Deleting Apples to the Core
In Mac OS X 10.3, Apple introduced the Secure Empty Trash feature, which overwrites data according to the U.S. DoD pattern. Permanent Eraser, available with OS X 10.4, or Tiger, offers even stronger security with the Gutmann method. Permanent Eraser is a free download and the source code is provided for educational purposes. DestroyerX is recommended for wiping an entire Mac drive, as well as peripherals such as external drives and devices, including iPods.
MP3 players such as iPods are not normally considered items that may contain confidential data, but because they are, in essence, digital storage devices, they are gaining in popularity. IT professionals would do well to remember this when evaluating possible sources for data breaches at their organization. In fact , eSchool News , a publication aimed at K-20 technology decision-makers, reports that Mountain View School in Meridian, Idaho, has banned iPods and other digital media players from testing rooms after discovering students were downloading formulas and crib notes, then disguising them as song lyrics.
Smart phones such as the Palm Treo, and Research in Motion's Blackberry, which often contain sensitive information, provide remote wipe capability. Users wanting to protect a lost or stolen device can send a “poison pill” command via GoodLink software from Good Technology on the Treo or from the service provider for Blackberry users.
Remote Data Delete
Remote data deletion technology enables IT professionals to remotely delete sensitive data on target computers that have fallen outside their jurisdiction. Absolute Software's Computrace Data Protection (CDP) solution, for example, allows customers to track fixed, remote and mobile computer assets and remotely wipe data if the computer is lost, stolen or nearing the end of its lifecycle. The product is centrally managed by the IT department and gives staff the visibility to see up to 100 percent of their connected computer assets.
Remote data delete software can be an effective tool for maintaining compliance with government regulations such as the California Security Breach Information Act (CA Senate Bill 1386), which requires that organizations doing business with the state of California notify all parties that may be affected by a loss or breach of personal data — such as data that was stored on lost or stolen computers. Computrace Data Protection creates an audit log verifying which files have been deleted, which can assist with regulatory compliance.
Destroy It — Literally
On the other end of the spectrum is the category of brute force: that is, physical destruction of drives or digital media. To ensure a hard drive is rendered forever unreadable, the disk's platters can be removed and scored or ground up into bits. eDR Solutions and SEM Systems are two companies providing such a service.

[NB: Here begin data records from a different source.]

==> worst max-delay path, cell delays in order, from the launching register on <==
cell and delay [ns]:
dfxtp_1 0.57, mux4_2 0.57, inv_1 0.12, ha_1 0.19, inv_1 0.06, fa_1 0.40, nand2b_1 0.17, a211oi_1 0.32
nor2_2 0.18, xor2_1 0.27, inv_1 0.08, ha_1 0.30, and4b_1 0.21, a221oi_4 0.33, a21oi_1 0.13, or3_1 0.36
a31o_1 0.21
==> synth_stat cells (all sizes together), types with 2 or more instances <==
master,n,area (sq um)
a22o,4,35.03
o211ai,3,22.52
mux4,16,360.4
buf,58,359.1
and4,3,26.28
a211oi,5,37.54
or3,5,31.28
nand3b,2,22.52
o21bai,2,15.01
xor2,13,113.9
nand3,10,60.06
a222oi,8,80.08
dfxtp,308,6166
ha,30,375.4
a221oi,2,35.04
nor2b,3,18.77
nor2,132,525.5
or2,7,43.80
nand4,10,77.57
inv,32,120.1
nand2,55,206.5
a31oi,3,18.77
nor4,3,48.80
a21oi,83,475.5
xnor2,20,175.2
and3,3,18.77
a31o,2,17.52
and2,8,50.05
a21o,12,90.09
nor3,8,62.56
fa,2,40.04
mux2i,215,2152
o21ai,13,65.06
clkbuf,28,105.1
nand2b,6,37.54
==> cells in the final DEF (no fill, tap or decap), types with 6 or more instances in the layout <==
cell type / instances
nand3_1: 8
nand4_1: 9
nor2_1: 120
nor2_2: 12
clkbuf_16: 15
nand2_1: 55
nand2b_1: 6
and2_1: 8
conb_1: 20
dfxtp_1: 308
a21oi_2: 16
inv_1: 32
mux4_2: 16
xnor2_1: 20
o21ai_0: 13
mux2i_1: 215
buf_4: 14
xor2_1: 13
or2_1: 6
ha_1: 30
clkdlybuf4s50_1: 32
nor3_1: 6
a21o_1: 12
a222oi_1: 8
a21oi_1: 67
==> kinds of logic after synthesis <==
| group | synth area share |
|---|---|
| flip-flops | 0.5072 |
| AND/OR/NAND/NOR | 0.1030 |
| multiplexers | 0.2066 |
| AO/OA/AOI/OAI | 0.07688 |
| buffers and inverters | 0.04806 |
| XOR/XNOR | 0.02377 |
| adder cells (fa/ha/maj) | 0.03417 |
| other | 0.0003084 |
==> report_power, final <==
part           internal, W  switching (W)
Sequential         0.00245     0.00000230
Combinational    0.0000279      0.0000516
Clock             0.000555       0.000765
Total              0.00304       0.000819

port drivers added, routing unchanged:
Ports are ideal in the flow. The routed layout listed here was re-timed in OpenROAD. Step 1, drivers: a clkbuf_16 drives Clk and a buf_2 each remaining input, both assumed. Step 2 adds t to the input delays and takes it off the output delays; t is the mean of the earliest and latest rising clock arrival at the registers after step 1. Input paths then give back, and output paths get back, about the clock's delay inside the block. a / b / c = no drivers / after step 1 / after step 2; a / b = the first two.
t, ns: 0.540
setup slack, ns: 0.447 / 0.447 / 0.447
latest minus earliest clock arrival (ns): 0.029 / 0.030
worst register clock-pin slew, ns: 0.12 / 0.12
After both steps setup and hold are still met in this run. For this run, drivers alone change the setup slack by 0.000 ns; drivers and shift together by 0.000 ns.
From an optimization exercise on the open Yosys and OpenROAD flow, aimed at small area and few clock cycles; shortcuts taken in it are not production practice.
Function was checked by simulation only, so behaviour that the tests miss may differ from the original.
Power and IR drop assume default switching activity.

==> flow/design.v <==
module cache_2way #(
  parameter int SET_W = 2,
  parameter int CNT_W = 16
) (
  input  logic             clk,
  input  logic             proc_reset,
  input  logic             proc_read,
  input  logic             proc_write,
  input  logic [29:0]      proc_addr,
  input  logic [31:0]      proc_wdata,
  output logic             proc_stall,
  output logic [31:0]      proc_rdata,
  output logic             mem_read,
  output logic             mem_write,
  output logic [27:0]      mem_addr,
  output logic [127:0]     mem_wdata,
  input  logic [127:0]     mem_rdata,
  input  logic             mem_ready,
  output logic [CNT_W-1:0] hit_cnt,
  output logic [CNT_W-1:0] miss_cnt
);
  localparam int TAG_W = 28 - SET_W;
  localparam int SETS  = 1 << SET_W;
  logic [SETS-1:0]  valid_q [2];
  logic [SETS-1:0]  dirty_q [2];
  logic [TAG_W-1:0] tag_q   [2][SETS];
  logic [127:0]     data_q  [2][SETS];
  logic [SETS-1:0]  lru_q;
  logic             missed_q;    
  logic [SET_W-1:0] set_idx;
  logic [SETS-1:0]  set_oh;
  logic [TAG_W-1:0] tag_in;
  logic [1:0]       word;
  logic [3:0]       word_oh;
  logic             req;
  logic [TAG_W-1:0] tag0, tag1, victim_tag;
  logic             hit0, hit1, hit, hit_way;
  logic             victim, victim_dirty, miss, fill, done;
  logic             sel_way;
  logic [2*SETS-1:0] line_oh;
  logic [127:0]     sel_line;
  logic [7:0]       rd_oh;
  assign set_idx = proc_addr[SET_W+1:2];
  assign tag_in  = proc_addr[29:SET_W+2];
  assign word    = proc_addr[1:0];
  assign req     = proc_read | proc_write;
  always_comb begin
    for (int s = 0; s < SETS; s++) set_oh[s] = (set_idx == s[SET_W-1:0]);
    for (int k = 0; k < 4; k++)    word_oh[k] = (word == k[1:0]);
  end
  logic [SETS*TAG_W-1:0] tags0, tags1;
  always_comb
    for (int s = 0; s < SETS; s++) begin
      tags0[s*TAG_W +: TAG_W] = tag_q[0][s];
      tags1[s*TAG_W +: TAG_W] = tag_q[1][s];
    end
  ao_sel #(.N(SETS), .W(TAG_W)) u_tag0 (.d(tags0), .sel(set_oh), .q(tag0));
  ao_sel #(.N(SETS), .W(TAG_W)) u_tag1 (.d(tags1), .sel(set_oh), .q(tag1));
  assign hit0    = valid_q[0][set_idx] && (tag0 == tag_in);
  assign hit1    = valid_q[1][set_idx] && (tag1 == tag_in);
  assign hit     = req && (hit0 || hit1);
  assign hit_way = ~hit0;
  always_comb begin
    victim = lru_q[set_idx];
    if (!valid_q[0][set_idx])
      victim = 1'b0;
    else if (!valid_q[1][set_idx])
      victim = 1'b1;
  end
  assign victim_dirty = dirty_q[victim][set_idx];
  assign victim_tag   = victim ? tag1 : tag0;
  assign miss         = req && !hit;
  assign mem_write = miss && victim_dirty;
  assign mem_read  = miss && !victim_dirty;
  assign mem_addr  = victim_dirty ? {victim_tag, set_idx} : proc_addr[29:2];
  assign fill       = mem_read && mem_ready;
  assign done       = hit || fill;
  assign proc_stall = req && !done;
  assign sel_way = hit ? hit_way : victim;
  always_comb
    for (int w = 0; w < 2; w++)
      for (int s = 0; s < SETS; s++)
        line_oh[w*SETS+s] = set_oh[s] && (sel_way == w[0]);
  logic [2*SETS*128-1:0] lines;
  always_comb
    for (int w = 0; w < 2; w++)
      for (int s = 0; s < SETS; s++)
        lines[(w*SETS+s)*128 +: 128] = data_q[w][s];
  ao_sel #(.N(2*SETS), .W(128)) u_line (.d(lines), .sel(line_oh), .q(sel_line));
  assign mem_wdata = sel_line;
  always_comb
    for (int k = 0; k < 4; k++) begin
      rd_oh[k]     = hit && word_oh[k];
      rd_oh[4 + k] = !hit && word_oh[k];
    end
  ao_sel #(.N(8), .W(32)) u_rdata (.d({mem_rdata, sel_line}), .sel(rd_oh), .q(proc_rdata));
  logic [3:0]   wsel;    
  logic [127:0] wdat;
  always_comb
    for (int k = 0; k < 4; k++)
      wsel[k] = proc_write && word_oh[k];
  for (genvar k = 0; k < 4; k++) begin : g_wd
    ao_sel2 #(.W(32)) u_wd (.a(proc_wdata), .b(mem_rdata[k*32 +: 32]), .sa(wsel[k]), .sb(!wsel[k]),
                            .q(wdat[k*32 +: 32]));
  end
  logic [127:0]     data_d [2][SETS];
  logic [TAG_W-1:0] tag_d  [2][SETS];
  logic             tag_en [2][SETS];
  logic [3:0]       data_en [2][SETS];
  always_comb
    for (int w = 0; w < 2; w++)
      for (int s = 0; s < SETS; s++) begin
        tag_en[w][s] = fill && victim == w[0] && set_oh[s];
        for (int k = 0; k < 4; k++)
          data_en[w][s][k] = set_oh[s] &&
                             ((fill && victim == w[0]) || (hit && wsel[k] && hit_way == w[0]));
      end
  for (genvar w = 0; w < 2; w++) begin : g_way
    for (genvar s = 0; s < SETS; s++) begin : g_set
      ao_sel2 #(.W(TAG_W)) u_tag (.a(tag_in), .b(tag_q[w][s]), .sa(tag_en[w][s]),
                                  .sb(!tag_en[w][s]), .q(tag_d[w][s]));
      for (genvar k = 0; k < 4; k++) begin : g_word
        ao_sel2 #(.W(32)) u_data (.a(wdat[k*32 +: 32]), .b(data_q[w][s][k*32 +: 32]),
                                  .sa(data_en[w][s][k]), .sb(!data_en[w][s][k]),
                                  .q(data_d[w][s][k*32 +: 32]));
      end
    end
  end
  always_ff @(posedge clk)
    for (int w = 0; w < 2; w++)
      for (int s = 0; s < SETS; s++) begin
        tag_q[w][s]  <= tag_d[w][s];
        data_q[w][s] <= data_d[w][s];
      end
  always_ff @(posedge clk or posedge proc_reset) begin
    if (proc_reset) begin
      valid_q[0] <= '0;
      valid_q[1] <= '0;
      dirty_q[0] <= '0;
      dirty_q[1] <= '0;
      lru_q      <= '0;
      missed_q   <= 1'b0;
      hit_cnt    <= '0;
      miss_cnt   <= '0;
    end else begin
      if (done) begin
        missed_q <= 1'b0;
        if (hit_cnt != '1)
          hit_cnt <= hit_cnt + 1'b1;
      end else if (miss && !missed_q) begin
        missed_q <= 1'b1;
        if (miss_cnt != '1)
          miss_cnt <= miss_cnt + 1'b1;
      end
      if (hit) begin
        lru_q[set_idx] <= ~hit_way;
        if (proc_write)
          dirty_q[hit_way][set_idx] <= 1'b1;
      end
      if (mem_write && mem_ready)
        dirty_q[victim][set_idx] <= 1'b0;
      if (fill) begin
        valid_q[victim][set_idx] <= 1'b1;
        dirty_q[victim][set_idx] <= proc_write;
        lru_q[set_idx]           <= ~victim;
      end
    end
  end
endmodule
This is an optimization exercise on Yosys and OpenROAD, whose aim is small area, not a production implementation.
Only simulation tests tie the RTL to the original design; equivalence was not proved.

==> design/flow/design.v <==
package pid_pkg;
  localparam int DEF_DW   = 16;
  localparam int DEF_FRAC = 8;
  typedef enum logic [2:0] {
    ST_IDLE  = 3'd0,
    ST_ERR   = 3'd1,
    ST_MUL_P = 3'd2,
    ST_MUL_I = 3'd3,
    ST_MUL_D = 3'd4,
    ST_SUM   = 3'd5
  } state_t;
  typedef enum logic [1:0] {
    SAT_NONE = 2'b00,
    SAT_POS  = 2'b01,
    SAT_NEG  = 2'b10
  } sat_dir_t;
  function automatic logic [1:0] sat_dir(input logic sign_bit, input logic top_all_same);
    if (top_all_same) begin
      sat_dir = pid_pkg::SAT_NONE;
    end else if (sign_bit) begin
      sat_dir = pid_pkg::SAT_NEG;
    end else begin
      sat_dir = pid_pkg::SAT_POS;
    end
  endfunction
endpackage
module pid_sat #(
  parameter int IN_W  = 17,
  parameter int OUT_W = 16
) (
  input  logic signed [IN_W-1:0]  din,
  output logic signed [OUT_W-1:0] dout
);
  logic [IN_W-OUT_W:0] top;
  logic                top_same;
  logic [1:0]          dir;
  always_comb begin
    top      = din[IN_W-1:OUT_W-1];
    top_same = (&top) | ~(|top);
    dir      = pid_pkg::sat_dir(din[IN_W-1], top_same);
    case (dir)
      pid_pkg::SAT_POS: dout = {1'b0, {(OUT_W-1){1'b1}}};
      pid_pkg::SAT_NEG: dout = {1'b1, {(OUT_W-1){1'b0}}};
      default: dout = din[OUT_W-1:0];
    endcase
  end
endmodule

Fire, acid baths and sledgehammers also work equally well, but these require greater degrees of user participation. Shredding machines also exist to destroy floppies, CDs and DVDs, while other devices poke holes in media or scratch them up. While these approaches might seem somewhat extreme, they are nevertheless effective. One downside is that they prohibit the re-use of computers or devices to donation programs for the technologically disadvantaged.